Das Objekt wurde zunächst von M. Étienne 2009 in einem Ausstellungskatalog beschrieben, daraufhin von L. Coulon im Jahr 2013 auf einer Tagung kommentiert (Text erst 2021 gedruckt). Durch Coulon auf die Statuette aufmerksam geworden, publizierte Quack 2018 die Statuette mit Fotos, synoptischer Textedition, Übersetzung und Kommentar.

Editionen

- Quack 2018: J. F. Quack, Eine magische Stele aus dem Badischen Landesmuseum Karlsruhe (Inv. H 1049), Schriften der Philosophisch-historischen Klasse der Heidelberger Akademie der Wissenschaften 58 (Heidelberg 2018), 48–50, 57–58, 101–104, 131–136 (= Abb. 11–16).

Literatur zu den Metadaten

- Coulon 2021: L. Coulon, Objets, textes et contextes. Réflexions sur la reconstruction des rites osiriennes à Karnak, in: J. F. Quack – D. Luft (Hrsg.), Schrift und Material. Praktische Verwendung religiöser Text- und Bildträger als Artefakte im Alten Ägypten, Orientalische Religionen in der Antike 41 (Tübingen 2021), 167–183, hier: 172–173.

- Étienne 2009: M. Étienne, in: M. Étienne (Hrsg.), Les portes du ciel. Visions du monde dans l’Égypte ancienne (Paris 2009), 181, Nr. 158.

- Gasse 2004: A. Gasse, Les stèles d’Horus sur les crocodiles (Paris 2004).

- Thiers 2020: C. Thiers, Apotropaia : repousser Apophis à Ermant, in: Bulletin de l'Institut français d'archéologie orientale 120, 2020, 393–410, hier: 404, Anm. 31; 405, Anm. 39.

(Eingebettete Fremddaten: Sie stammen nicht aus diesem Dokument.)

This design comes from an exercise in tuning for small area on the open sky130 flow, not from production work. The clock port is modelled as an ideal driver; clocking choices that lean on that would not hold on a real chip. No activity file was given, so power comes from the tool's default toggle rates.

exp/maple:
==> flow/design.v <==
module payload_capture #(
  parameter int DATA_W     = 16,
  parameter int FIFO_DEPTH = 64,
  parameter int ADDR_W     = 6,
  parameter int MAX_LEN    = 1024
) (
  input  logic              Clk,
  input  logic              rst,
  input  logic              valid_i,
  input  logic [DATA_W-1:0] r_i,
  input  logic [DATA_W-1:0] i_i,
  input  logic              detect_i,
  input  logic [15:0]       payload_length_i,
  output logic              out_valid_o,
  input  logic              out_ready_i,
  output logic [DATA_W-1:0] out_r_o,
  output logic [DATA_W-1:0] out_i_o,
  output logic              out_last_o,
  output logic              busy_o,
  output logic              done_o,
  output logic              len_err_o,
  output logic              overflow_o
);
  localparam int ENTRY_W = 2 * DATA_W + 1;
  localparam int CNT_W   = $clog2(MAX_LEN + 1);
  logic             busy;
  logic             done;
  logic [CNT_W-1:0] remaining;
  logic             len_err;
  logic             overflow;
  logic [ADDR_W:0]  wr_ptr;
  logic             rd_wrap;
  logic             ptr_eq;
  logic             fifo_empty;
  logic             fifo_full;
  logic             push_req;
  logic             push;
  logic             pop;
  logic             len_ok;
  logic             entry_last;
  logic [ENTRY_W-1:0] mem [FIFO_DEPTH];
  logic [ENTRY_W-1:0] head;
  assign len_ok = !payload_length_i[15] && (payload_length_i != 16'd0) &&
                  (payload_length_i[14:10] == 5'd0 || payload_length_i[14:0] == 15'd1024);
  assign ptr_eq     = !rd_lo_n[wr_ptr[2:0]] && !rd_hi_n[wr_ptr[5:3]];
  assign fifo_empty = ptr_eq && (wr_ptr[ADDR_W] == rd_wrap);
  assign fifo_full  = ptr_eq && (wr_ptr[ADDR_W] != rd_wrap);
  assign push_req   = busy && valid_i;
  assign pop        = !fifo_empty && out_ready_i;
  assign push       = push_req && (!fifo_full || pop);
  assign entry_last = (remaining == CNT_W'(1));
  always_ff @(posedge Clk or negedge rst) begin
    if (!rst) begin
      busy      <= 1'b0;
      done      <= 1'b0;
      remaining <= '0;
      len_err   <= 1'b0;
      overflow  <= 1'b0;
    end else begin
      done <= busy && valid_i && entry_last;
      if (!busy && !done && detect_i) begin
        len_err  <= !len_ok;
        overflow <= 1'b0;
        if (len_ok) begin
          busy      <= 1'b1;
          remaining <= payload_length_i[CNT_W-1:0];
        end
      end else if (busy && valid_i) begin
        remaining <= remaining - CNT_W'(1);
        if (entry_last) busy <= 1'b0;
        if (fifo_full && !pop) overflow <= 1'b1;
      end
    end
  end
  always_ff @(posedge Clk or negedge rst) begin
    if (!rst) begin
      wr_ptr <= '0;
    end else if (push) begin
      wr_ptr <= wr_ptr + 1'b1;
    end
  end
  always_ff @(posedge Clk) begin
    if (push) mem[wr_ptr[ADDR_W-1:0]] <= ~{entry_last, r_i, i_i};
  end
  logic [7:0] rd_lo_n;
  logic [7:0] rd_hi_n;
  always_ff @(posedge Clk or negedge rst) begin
    if (!rst) begin
      rd_lo_n <= 8'hFE;
      rd_hi_n <= 8'hFE;
      rd_wrap <= 1'b0;
    end else if (pop) begin
      rd_lo_n <= {rd_lo_n[6:0], rd_lo_n[7]};
      if (!rd_lo_n[7]) begin
        rd_hi_n <= {rd_hi_n[6:0], rd_hi_n[7]};
        if (!rd_hi_n[7]) rd_wrap <= !rd_wrap;
      end
    end
  end
  logic [ENTRY_W-1:0] grp_n [8];
  logic [ENTRY_W-1:0] head_n;
  always_comb begin
    for (int j = 0; j < 8; j++) begin
      grp_n[j] = '1;
      for (int i = 0; i < 8; i++) begin
        grp_n[j] = grp_n[j] & (mem[8*j+i] | {ENTRY_W{rd_lo_n[i]}});
      end
    end
    head_n = '1;
    for (int j = 0; j < 8; j++) begin
      head_n = head_n & (grp_n[j] | {ENTRY_W{rd_hi_n[j]}});
    end
    head = ~head_n;
  end
  assign out_valid_o = !fifo_empty;
  assign out_last_o  = head[ENTRY_W-1];
  assign out_r_o     = head[2*DATA_W-1:DATA_W];
  assign out_i_o     = head[DATA_W-1:0];
  assign busy_o     = busy;
  assign done_o     = done;
  assign len_err_o  = len_err;
  assign overflow_o = overflow;
endmodule
==> flow/config.mk <==
export PLATFORM = sky130hd
export DESIGN_NAME = payload_capture
export DESIGN_NICKNAME = payload_capture
export VERILOG_FILES = /design/flow/design.v
export SDC_FILE = /design/flow/constraint.sdc
export NUM_CORES = 4
export LEC_CHECK = 0
export CAP_MARGIN = 20
export CORE_MARGIN = 2
export CORE_UTILIZATION = 40
export CTS_BUF_LIST = sky130_fd_sc_hd__clkbuf_16
export CTS_CLUSTER_DIAMETER = 80
export CTS_CLUSTER_SIZE = 24
export SLEW_MARGIN = 20
==> flow/constraint.sdc <==
create_clock -name core_clock -period 8.0 [get_ports {Clk}]
set_input_delay 1.6000 -clock core_clock [delete_from_list [all_inputs] [get_ports {Clk}]]
set_output_delay 1.6000 -clock core_clock [all_outputs]
set_load 0.01 [all_outputs]
standard.sh (not shown) runs the stock make flow with config.mk's settings and CLKGATE_MAP_FILE= SYNTH_SCRIPT=/design/flow/synth_recipe.tcl, a recipe that flattens the netlist after the stock synthesis.
==> flow/flow/run.sh <==
#!/bin/bash
# Standard ORFS layout with a leaner clock tree (no dummy loads), smaller
# port buffers, a denser floorplan and wirelength-driven global placement.
# Every tool's output goes to a log here.
set -uo pipefail
export CTS_ARGS="-sink_clustering_enable -repair_clock_nets -dont_use_dummy_load -sink_clustering_size 28 -sink_clustering_max_diameter 100 -buf_list sky130_fd_sc_hd__clkbuf_16"
export BUFFER_PORTS_ARGS="-buffer_cell sky130_fd_sc_hd__buf_2"
export PRE_GLOBAL_PLACE_TCL="$PWD/flow/pre_gpl.tcl"
bash standard.sh CORE_UTILIZATION=75 SLEW_MARGIN=10 CAP_MARGIN=10 GPL_TIMING_DRIVEN=0 finish > standard.log 2>&1
==> flow/flow/pre_gpl.tcl <==
# Without timing-driven placement ORFS keeps synthesis buffers; drop them here.
remove_buffers
exp/maple ended with every stage complete and zero timing, DRC or antenna violations.
Optimization exercise on an open flow, not production practice.
RTL: at most simulated, not proved equivalent.
Power: default activity.

## run.sh

```bash
#!/bin/bash
# synth_recipe.tcl (not shown) runs the flow's synth.tcl, then flattens the netlist and writes it again
# the make line also repeats each setting of config.mk as NAME=value (left out here)
make -C /OpenROAD-flow-scripts/flow DESIGN_CONFIG=/design/flow/config.mk WORK_HOME=/design/flow/orfs CLKGATE_MAP_FILE= SYNTH_SCRIPT=/design/flow/synth_recipe.tcl finish
```

## config.mk

```make
export PLATFORM = sky130hd
export DESIGN_NAME = dma_ahb_s4ch4
export DESIGN_NICKNAME = dma_ahb_s4ch4
export VERILOG_FILES = /design/flow/design.v
export SDC_FILE = /design/flow/constraint.sdc
export NUM_CORES = 4
export LEC_CHECK = 0
export ABC_CLOCK_PERIOD_IN_PS = 2500
export CAP_MARGIN = 20
export CORE_MARGIN = 2
export CORE_UTILIZATION = 50
export PLACE_DENSITY = 0.65
export SETUP_SLACK_MARGIN = 5
export SLEW_MARGIN = 20
export TNS_END_PERCENT = 100
```

## constraint.sdc

```tcl
create_clock -name core_clock -period 7.5 [get_ports {i_hclk}]
set_input_delay 1.5000 -clock core_clock [delete_from_list [all_inputs] [get_ports {i_hclk}]]
set_output_delay 1.5000 -clock core_clock [all_outputs]
set_load 0.01 [all_outputs]
```

## design.v

```verilog
`timescale 1ns/1ps
`default_nettype none
package dma_pkg;
    localparam int NUM_STREAMS = 4;
    localparam int REQ_LINES   = 4;
    localparam int DATA_W      = 32;
    localparam int STREAM_W    = 2;
    localparam int NDT_W       = 16;
    localparam int PL_W        = 2;
    localparam int CHSEL_W     = $clog2(REQ_LINES);
    localparam logic [3:0] REG_CR   = 4'h0;
    localparam logic [3:0] REG_NDTR = 4'h4;
    localparam logic [3:0] REG_PAR  = 4'h8;
    localparam logic [3:0] REG_MAR  = 4'hc;
    localparam int         STREAM_STRIDE = 'h10;
    localparam logic [7:0] REG_ISR       = 8'h40;
    localparam int CR_EN    = 0;
    localparam int CR_DIR   = 1;
    localparam int CR_PINC  = 2;
    localparam int CR_MINC  = 3;
    localparam int CR_CHSEL = 4;
    localparam int CR_PL    = 6;
    localparam int CR_TCIE  = 8;
    localparam int CR_TEIE  = 9;
    localparam int CR_W     = 10;
    localparam logic [1:0] HTRANS_IDLE   = 2'b00;
    localparam logic [1:0] HTRANS_NONSEQ = 2'b10;
    localparam logic [2:0] HSIZE_WORD    = 3'b010;
endpackage
`default_nettype wire
`timescale 1ns/1ps
`default_nettype none
module dma_ahb_s4ch4 (
    input  logic                       i_hclk,
    input  logic                       i_rst_n,
    input  logic                       i_s_hsel,
    input  logic [dma_pkg::DATA_W-1:0] i_s_haddr,
    input  logic                       i_s_hwrite,
    input  logic [1:0]                 i_s_htrans,
    input  logic                       i_s_hready,
    input  logic [dma_pkg::DATA_W-1:0] i_s_hwdata,
    output logic                       o_s_hreadyout,
    output logic                       o_s_hresp,
    output logic [dma_pkg::DATA_W-1:0] o_s_hrdata,
    output logic [dma_pkg::DATA_W-1:0] o_m_haddr,
    output logic                       o_m_hwrite,
    output logic [1:0]                 o_m_htrans,
    output logic [2:0]                 o_m_hsize,
    output logic [dma_pkg::DATA_W-1:0] o_m_hwdata,
    input  logic                       i_m_hready,
    input  logic                       i_m_hresp,
    input  logic [dma_pkg::DATA_W-1:0] i_m_hrdata,
    input  logic [dma_pkg::NUM_STREAMS*dma_pkg::REQ_LINES-1:0] i_req,
    output logic [dma_pkg::NUM_STREAMS-1:0] o_interrupt
);
localparam int NS = dma_pkg::NUM_STREAMS;
localparam int DW = dma_pkg::DATA_W;
localparam int NW = dma_pkg::NDT_W;
localparam int CW = dma_pkg::CR_W;
localparam int NR = 4 * NS + 1;    
function automatic logic [NR-1:0] slot_of(input logic [7:0] a);
    slot_of = '0;
    if (a == dma_pkg::REG_ISR) begin
        slot_of[NR-1] = 1'b1;
    end else if (a[7:6] == 2'b00 && a[1:0] == 2'b00) begin
        slot_of[{a[5:4], a[3:2]}] = 1'b1;
    end
endfunction
logic [NS-1:0][CW-1:0]   cr;
logic [NS-1:0][NW-1:0]   ndtr;
logic [NS-1:0][DW-1:0]   par;
logic [NS-1:0][DW-1:0]   mar;
logic [2*NS-1:0]         isr;
logic [NS-1:0]           irq_q;
logic [NS-1:0]           wpre_q;    
logic [NS-1:0]           fail_q;    
logic [NS-1:0]           fail_q2;   
logic [NR-1:0]           wsel;      
logic                    dph_rd;    
logic [DW-1:0]           rdata_q;
logic                    a_act;
logic                    a_wr;
logic                    a_last;
logic [1:0]              a_strm;
logic [DW-1:0]           haddr_q;
logic                    d_act;
logic                    d_wr;
logic                    d_last;
logic [NS-1:0]           d_oh;      
logic [NS-1:0]           dw_oh;     
logic [DW-1:0]           hwdata_q;
logic                    cur_v;
logic [1:0]              cur;
logic [NS-1:0]           cur_oh;    
logic [DW-1:0]           rd_ptr;    
logic [DW-1:0]           wr_ptr;    
logic [NW-1:0]           rem;       
logic                    more;      
logic                    sinc;
logic                    dinc;
logic                    rinc_p;    
logic                    winc_p;    
logic                    win_v;     
logic                    win_req;   
logic [NS-1:0]           win_oh;
logic [1:0]              win_id;
logic [3:0]              win_line;  
logic                    rq_cur;    
logic [3:0]              cur_line;  
logic                    wbc;       
logic av;
assign av = i_s_hsel && i_s_hready && i_s_htrans[1];
always_ff @(posedge i_hclk or negedge i_rst_n) begin
    if (!i_rst_n) begin
        wsel <= '0;
        dph_rd <= 1'b0;
    end else if (i_s_hready) begin
        wsel <= (av && i_s_hwrite) ? slot_of(i_s_haddr[7:0]) : '0;
        dph_rd <= av && !i_s_hwrite;
    end
end
logic           wr_isr;
logic [NS-1:0]  wr_cr;
logic [NS-1:0]  wr_ndtr;
logic [NS-1:0]  wr_par;
logic [NS-1:0]  wr_mar;
always_comb begin
    wr_isr = wsel[NR-1];
    for (int s = 0; s < NS; s++) begin
        wr_cr[s]   = wsel[4*s];
        wr_ndtr[s] = wsel[4*s+1];
        wr_par[s]  = wsel[4*s+2];
        wr_mar[s]  = wsel[4*s+3];
    end
end
logic hrdy;
logic herr;
assign hrdy = i_m_hready;
assign herr = i_m_hresp && d_act;
logic [NS-1:0] wfin;    
logic [NS-1:0] xfail;   
always_comb begin
    for (int s = 0; s < NS; s++) begin
        wfin[s]  = hrdy && !i_m_hresp && dw_oh[s] && d_last;
        xfail[s] = hrdy && i_m_hresp && d_oh[s];
    end
end
logic [NW-1:0] ndtr_dn;
logic [NW-1:0] ndtr_bk;
logic [DW-1:0] par_up;
logic [DW-1:0] par_bk;
logic [DW-1:0] mar_up;
logic [DW-1:0] mar_bk;
logic          ndtr_one;
logic [NW-1:0] ndtr_dn_n;
logic [DW-1:0] par_up_n;
logic [DW-1:0] mar_up_n;
logic          ndtr_one_n;
logic [NW-1:0] ndtr_c;
logic [DW-1:0] par_c;
logic [DW-1:0] mar_c;
always_comb begin
    ndtr_dn_n  = '0;
    par_up_n   = '0;
    mar_up_n   = '0;
    ndtr_one_n = 1'b0;
    ndtr_c     = '0;
    par_c      = '0;
    mar_c      = '0;
    for (int s = 0; s < NS; s++) begin
        logic [NW-1:0] nd;
        logic [DW-1:0] pu;
        logic [DW-1:0] mu;
        nd = ndtr[s] - 1'b1;
        pu = par[s] + DW'(4);
        mu = mar[s] + DW'(4);
        ndtr_dn_n  = ndtr_dn_n | (cur_oh[s] ? nd : '0);
        par_up_n   = par_up_n | (cur_oh[s] ? pu : '0);
        mar_up_n   = mar_up_n | (cur_oh[s] ? mu : '0);
        ndtr_one_n = ndtr_one_n | (cur_oh[s] && ndtr[s] == NW'(1));
        ndtr_c     = ndtr_c | (cur_oh[s] ? ndtr[s] : '0);
        par_c      = par_c | (cur_oh[s] ? par[s] : '0);
        mar_c      = mar_c | (cur_oh[s] ? mar[s] : '0);
    end
end
always_ff @(posedge i_hclk) begin
    ndtr_dn  <= ndtr_dn_n;
    par_up   <= par_up_n;
    mar_up   <= mar_up_n;
    ndtr_one <= ndtr_one_n;
    if (|wpre_q) begin
        ndtr_bk <= ndtr_c;
        par_bk  <= par_c;
        mar_bk  <= mar_c;
    end
end
logic [NS-1:0][CW-1:0] cr_d;
logic [NS-1:0][NW-1:0] ndtr_d;
logic [NS-1:0][DW-1:0] par_d;
logic [NS-1:0][DW-1:0] mar_d;
logic [2*NS-1:0]       isr_d;
logic [NS-1:0]         irq_d;
always_comb begin
    logic [2*NS-1:0] set;
    logic [2*NS-1:0] clr;
    for (int s = 0; s < NS; s++) begin
        logic pinc;
        logic minc;
        pinc = cr[s][dma_pkg::CR_PINC];
        minc = cr[s][dma_pkg::CR_MINC];
        ndtr_d[s] = ndtr[s];
        par_d[s]  = par[s];
        mar_d[s]  = mar[s];
        cr_d[s]   = cr[s];
        if (wpre_q[s]) begin
            ndtr_d[s] = ndtr_dn;
            par_d[s]  = pinc ? par_up : par[s];
            mar_d[s]  = minc ? mar_up : mar[s];
            if (ndtr_one) begin
                cr_d[s][dma_pkg::CR_EN] = 1'b0;
            end
        end else if (fail_q[s]) begin
            ndtr_d[s] = ndtr_bk;
            par_d[s]  = pinc ? par_bk : par[s];
            mar_d[s]  = minc ? mar_bk : mar[s];
        end
        if (xfail[s]) begin
            cr_d[s][dma_pkg::CR_EN] = 1'b0;
        end
        if (wr_cr[s]) begin
            cr_d[s] = i_s_hwdata[CW-1:0];
        end
        if (wr_ndtr[s]) begin
            ndtr_d[s] = i_s_hwdata[NW-1:0];
        end
        if (wr_par[s]) begin
            par_d[s] = i_s_hwdata;
        end
        if (wr_mar[s]) begin
            mar_d[s] = i_s_hwdata;
        end
        set[2*s]   = wfin[s];
        set[2*s+1] = fail_q2[s];
    end
    clr   = wr_isr ? i_s_hwdata[2*NS-1:0] : '0;
    isr_d = (isr & ~clr) | set;
    for (int s = 0; s < NS; s++) begin
        irq_d[s] = (isr_d[2*s] && cr_d[s][dma_pkg::CR_TCIE]) ||
                   (isr_d[2*s+1] && cr_d[s][dma_pkg::CR_TEIE]);
    end
end
always_ff @(posedge i_hclk or negedge i_rst_n) begin
    if (!i_rst_n) begin
        cr      <= '0;
        ndtr    <= '0;
        par     <= '0;
        mar     <= '0;
        isr     <= '0;
        irq_q   <= '0;
        fail_q  <= '0;
        fail_q2 <= '0;
    end else begin
        cr      <= cr_d;
        ndtr    <= ndtr_d;
        par     <= par_d;
        mar     <= mar_d;
        isr     <= isr_d;
        irq_q   <= irq_d;
        fail_q  <= xfail;
        fail_q2 <= fail_q;
    end
end
assign o_interrupt = irq_q;
logic [NR-1:0][DW-1:0] rval;
logic [NS-1:0][DW-1:0] grp;
logic [DW-1:0]         rmux1;
always_comb begin
    for (int s = 0; s < NS; s++) begin
        rval[4*s]   = DW'(wr_cr[s]   ? i_s_hwdata[CW-1:0] : cr[s]);
        rval[4*s+1] = DW'(wr_ndtr[s] ? i_s_hwdata[NW-1:0] : ndtr[s]);
        rval[4*s+2] = wr_par[s] ? i_s_hwdata : par[s];
        rval[4*s+3] = wr_mar[s] ? i_s_hwdata : mar[s];
    end
    rval[NR-1] = DW'(isr_d);
    for (int s = 0; s < NS; s++) begin
        grp[s] = rval[{2'(s), i_s_haddr[3:2]}];
    end
    rmux1 = '0;
    if (i_s_hsel && i_s_htrans[1] && !i_s_hwrite) begin
        if (i_s_haddr[7:0] == dma_pkg::REG_ISR) begin
            rmux1 = rval[NR-1];
        end else if (i_s_haddr[7:6] == 2'b00 && i_s_haddr[1:0] == 2'b00) begin
            rmux1 = grp[i_s_haddr[5:4]];
        end
    end
end
always_ff @(posedge i_hclk) begin
    rdata_q <= i_s_hready ? rmux1 : (dph_rd ? rdata_q : '0);
end
assign o_s_hreadyout = 1'b1;
assign o_s_hresp     = 1'b0;
assign o_s_hrdata    = rdata_q;
logic [NS-1:0][NS-1:0] hp;
logic [NS-1:0]         pre;
logic [NS-1:0]         rs;
logic [NS-1:0]         el;
logic [NS-1:0]         w;       
logic [NS-1:0]         p;       
logic [NS-1:0]         hp_cur;
logic [NS-1:0]         act;     
always_ff @(posedge i_hclk or negedge i_rst_n) begin
    if (!i_rst_n) begin
        hp  <= '0;
        act <= '0;
    end else begin
        for (int a = 0; a < NS; a++) begin
            for (int b = 0; b < NS; b++) begin
                logic [1:0] pa;
                logic [1:0] pb;
                pa = cr_d[a][dma_pkg::CR_PL +: dma_pkg::PL_W];
                pb = cr_d[b][dma_pkg::CR_PL +: dma_pkg::PL_W];
                hp[a][b] <= (a != b) && ((pa > pb) || (pa == pb && a < b));
            end
            act[a] <= cr_d[a][dma_pkg::CR_EN] && (ndtr_d[a] != '0);
        end
    end
end
always_comb begin
    for (int s = 0; s < NS; s++) begin
        pre[s]    = act[s] && !(cur_v && cur_oh[s]);
        rs[s]     = i_req[s*dma_pkg::REQ_LINES + cr[s][dma_pkg::CR_CHSEL +: dma_pkg::CHSEL_W]];
        el[s]     = pre[s] && rs[s];
        hp_cur[s] = hp[s][cur];
    end
    for (int s = 0; s < NS; s++) begin
        w[s] = el[s];
        p[s] = pre[s];
        for (int t = 0; t < NS; t++) begin
            if (el[t] && hp[t][s]) begin
                w[s] = 1'b0;
            end
            if (pre[t] && hp[t][s]) begin
                p[s] = 1'b0;
            end
        end
    end
end
logic [NS-1:0] w_oh;
logic          w_any;
logic [NS-1:0] p_oh;
logic          p_any;
logic [3:0]    p_line;
always_ff @(posedge i_hclk or negedge i_rst_n) begin
    if (!i_rst_n) begin
        w_oh   <= '0;
        w_any  <= 1'b0;
        p_oh   <= '0;
        p_any  <= 1'b0;
        p_line <= '0;
        rq_cur <= 1'b0;
        wbc    <= 1'b0;
    end else begin
        w_oh   <= w;
        w_any  <= |el;
        p_oh   <= p;
        p_any  <= |pre;
        p_line <= '0;
        for (int s = 0; s < NS; s++) begin
            if (p[s]) begin
                p_line <= {2'(s), cr[s][dma_pkg::CR_CHSEL +: dma_pkg::CHSEL_W]};
            end
        end
        rq_cur <= i_req[cur_line];
        wbc    <= |(w & hp_cur);
    end
end
always_comb begin
    win_v   = p_any;
    win_req = w_any;
    win_oh  = w_any ? w_oh : p_oh;
    win_id  = {win_oh[3] | win_oh[2], win_oh[3] | win_oh[1]};
    win_line = {win_id, cr[win_id][dma_pkg::CR_CHSEL +: dma_pkg::CHSEL_W]};
end
logic [DW-1:0] nx_src;
logic [DW-1:0] nx_dst;
logic [NW-1:0] nx_cnt;
logic          nx_sinc;
logic          nx_dinc;
always_comb begin
    nx_src  = '0;
    nx_dst  = '0;
    nx_cnt  = '0;
    nx_sinc = 1'b0;
    nx_dinc = 1'b0;
    for (int s = 0; s < NS; s++) begin
        if (win_oh[s]) begin
            if (cr[s][dma_pkg::CR_DIR]) begin
                nx_src  = nx_src | mar[s];
                nx_dst  = nx_dst | par[s];
                nx_sinc = nx_sinc | cr[s][dma_pkg::CR_MINC];
                nx_dinc = nx_dinc | cr[s][dma_pkg::CR_PINC];
            end else begin
                nx_src  = nx_src | par[s];
                nx_dst  = nx_dst | mar[s];
                nx_sinc = nx_sinc | cr[s][dma_pkg::CR_PINC];
                nx_dinc = nx_dinc | cr[s][dma_pkg::CR_MINC];
            end
            nx_cnt = nx_cnt | ndtr[s];
        end
    end
end
logic a_isr;      
logic cont_ok;    
logic more_now;
logic go;         
logic c1, s1;     
logic c0, s0;     
logic do_w;
logic do_cont;
logic do_load;    
logic do_start;
logic [DW-1:0] nra;      
assign a_isr    = a_act && !a_wr;
assign more_now = rinc_p ? (rem != NW'(1)) : more;
assign cont_ok  = cur_v && more && rq_cur && !wbc;
assign go       = win_req || i_req[p_line];
assign c1 = !a_isr && cont_ok;
assign s1 = !a_isr && !cont_ok && win_v && (win_req || !cur_v) && !(a_act && a_wr);
assign c0 = !a_act && cont_ok;
assign s0 = !a_act && !cont_ok && win_v && (win_req || !cur_v) && !(d_act && d_wr);
assign do_w     = hrdy && a_isr;
assign do_cont  = hrdy ? c1 : c0;
assign do_load  = hrdy ? s1 : s0;
assign do_start = do_load && go;
assign nra = cont_ok ? rd_ptr : nx_src;
always_ff @(posedge i_hclk or negedge i_rst_n) begin
    if (!i_rst_n) begin
        a_act  <= 1'b0;
        a_wr   <= 1'b0;
        a_last <= 1'b0;
        a_strm <= '0;
        d_act  <= 1'b0;
        d_wr   <= 1'b0;
        d_last <= 1'b0;
        d_oh   <= '0;
        dw_oh  <= '0;
        cur_v  <= 1'b0;
        cur    <= '0;
        cur_oh <= '0;
        cur_line <= '0;
        rinc_p <= 1'b0;
        winc_p <= 1'b0;
        wpre_q <= '0;
    end else begin
        if (herr) begin
            a_act <= 1'b0;
        end else if (hrdy) begin
            a_act <= a_isr || c1 || (s1 && go);
        end else begin
            a_act <= a_act || c0 || (s0 && go);
        end
        if (hrdy) begin
            a_wr   <= a_isr;
            a_last <= !more_now;
            a_strm <= s1 ? win_id : cur;
        end else if (!a_act) begin
            a_wr   <= 1'b0;
            a_strm <= s0 ? win_id : cur;
        end
        if (hrdy) begin
            d_act  <= a_act && !herr;
            d_wr   <= a_wr;
            d_last <= a_last;
            for (int s = 0; s < NS; s++) begin
                d_oh[s]  <= a_act && !herr && a_strm == 2'(s);
                dw_oh[s] <= a_act && !herr && a_wr && a_strm == 2'(s);
            end
        end
        if (herr) begin
            if (hrdy) begin
                cur_v <= 1'b0;
            end
        end else if (do_start) begin
            cur_v    <= 1'b1;
            cur      <= win_id;
            cur_oh   <= win_oh;
            cur_line <= win_line;
        end else if (hrdy && d_act && d_wr && d_last) begin
            cur_v <= 1'b0;
        end
        rinc_p <= do_start || do_cont;
        winc_p <= do_w;
        for (int s = 0; s < NS; s++) begin
            wpre_q[s] <= do_w && cur_oh[s];
        end
    end
end
always_ff @(posedge i_hclk) begin
    if (hrdy) begin
        haddr_q <= a_isr ? wr_ptr : nra;
    end else if (!a_act) begin
        haddr_q <= nra;
    end
    if (do_load) begin
        rd_ptr <= nx_src;
        wr_ptr <= nx_dst;
        rem    <= nx_cnt;
        sinc   <= nx_sinc;
        dinc   <= nx_dinc;
    end else begin
        if (rinc_p) begin
            if (sinc) begin
                rd_ptr <= rd_ptr + DW'(4);
            end
            rem    <= rem - 1'b1;
            more   <= rem != NW'(1);
        end
        if (winc_p) begin
            if (dinc) begin
                wr_ptr <= wr_ptr + DW'(4);
            end
        end
    end
    if (d_act && !d_wr) begin
        hwdata_q <= i_m_hrdata;
    end
end
assign o_m_haddr  = haddr_q;
assign o_m_hwrite = a_wr;
assign o_m_htrans = a_act ? dma_pkg::HTRANS_NONSEQ : dma_pkg::HTRANS_IDLE;
assign o_m_hsize  = dma_pkg::HSIZE_WORD;
assign o_m_hwdata = hwdata_q;
endmodule
`default_nettype wire
```

==> results of run 1 <==
[cell usage in the layout, fill, tap and decap left out, types with 102 or more instances in the layout]
cell type	instances
nand2_1	706
mux2i_1	657
nor2_1	417
o21ai_0	402
dfrtp_1	376
a21oi_1	341
a22oi_1	323
edfxtp_1	259
xnor2_1	220
o22ai_1	189
buf_4	174
nand3_1	123
xor2_1	122
buf_2	106
inv_1	105
and3_1	102
clkbuf_16	102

Eine vollständige Bibliographie finden Sie hier.

Online-Ressourcen
Autoren
Prof. Dr. Joachim Friedrich Quack
Mitwirkende
Dr. Peter Dils

Übersetzung und Kommentar

Spruch gegen Apophis

[1] Worte zu sprechen durch Isis, die Große, die Gottesmutter, das Auge des Re, die Herrin des Himmels, die Fürstin aller Götter der Unterwelt (?)1.
Möge sie geben Leben, Heil, Gesundheit und eine lange Lebenszeit täglich (?).
Fall auf dein Gesicht, (oh) Apophis!
[5] Weiche zurück, (du) Feind, (du) Rebell, der ohne Arme und ohne Beine ist! Chentienirti (?) hat (sie) abgeschnitten (?).
Auf dein Gesicht, ja du! Fall hin!
...?..., auf dein Gesicht, ja du! Fall hin! Du bist gefällt (?)!
Er hat dich gefällt, (genauer gesagt) sein Auge.
Du bist gefallen [10] wegen des Feuers, das aus seiner (des Auges) Glut und seiner (des Gottes?) 〈〈Glut〉〉 hervorgeht.

1 ḥnw.t nṯr.w nb.w dwꜣ.t: Quack 2018, 50 mit Anm. 112 erwägt die Lesung ḥnw.t nṯr.w nb.w dwꜣ.t: „die Herrscherin aller Götter der Unterwelt“, aber diese Phrase ist nicht in LGG V, 191 verzeichnet, während ḥnw.t nṯr.w nb.w üblich ist.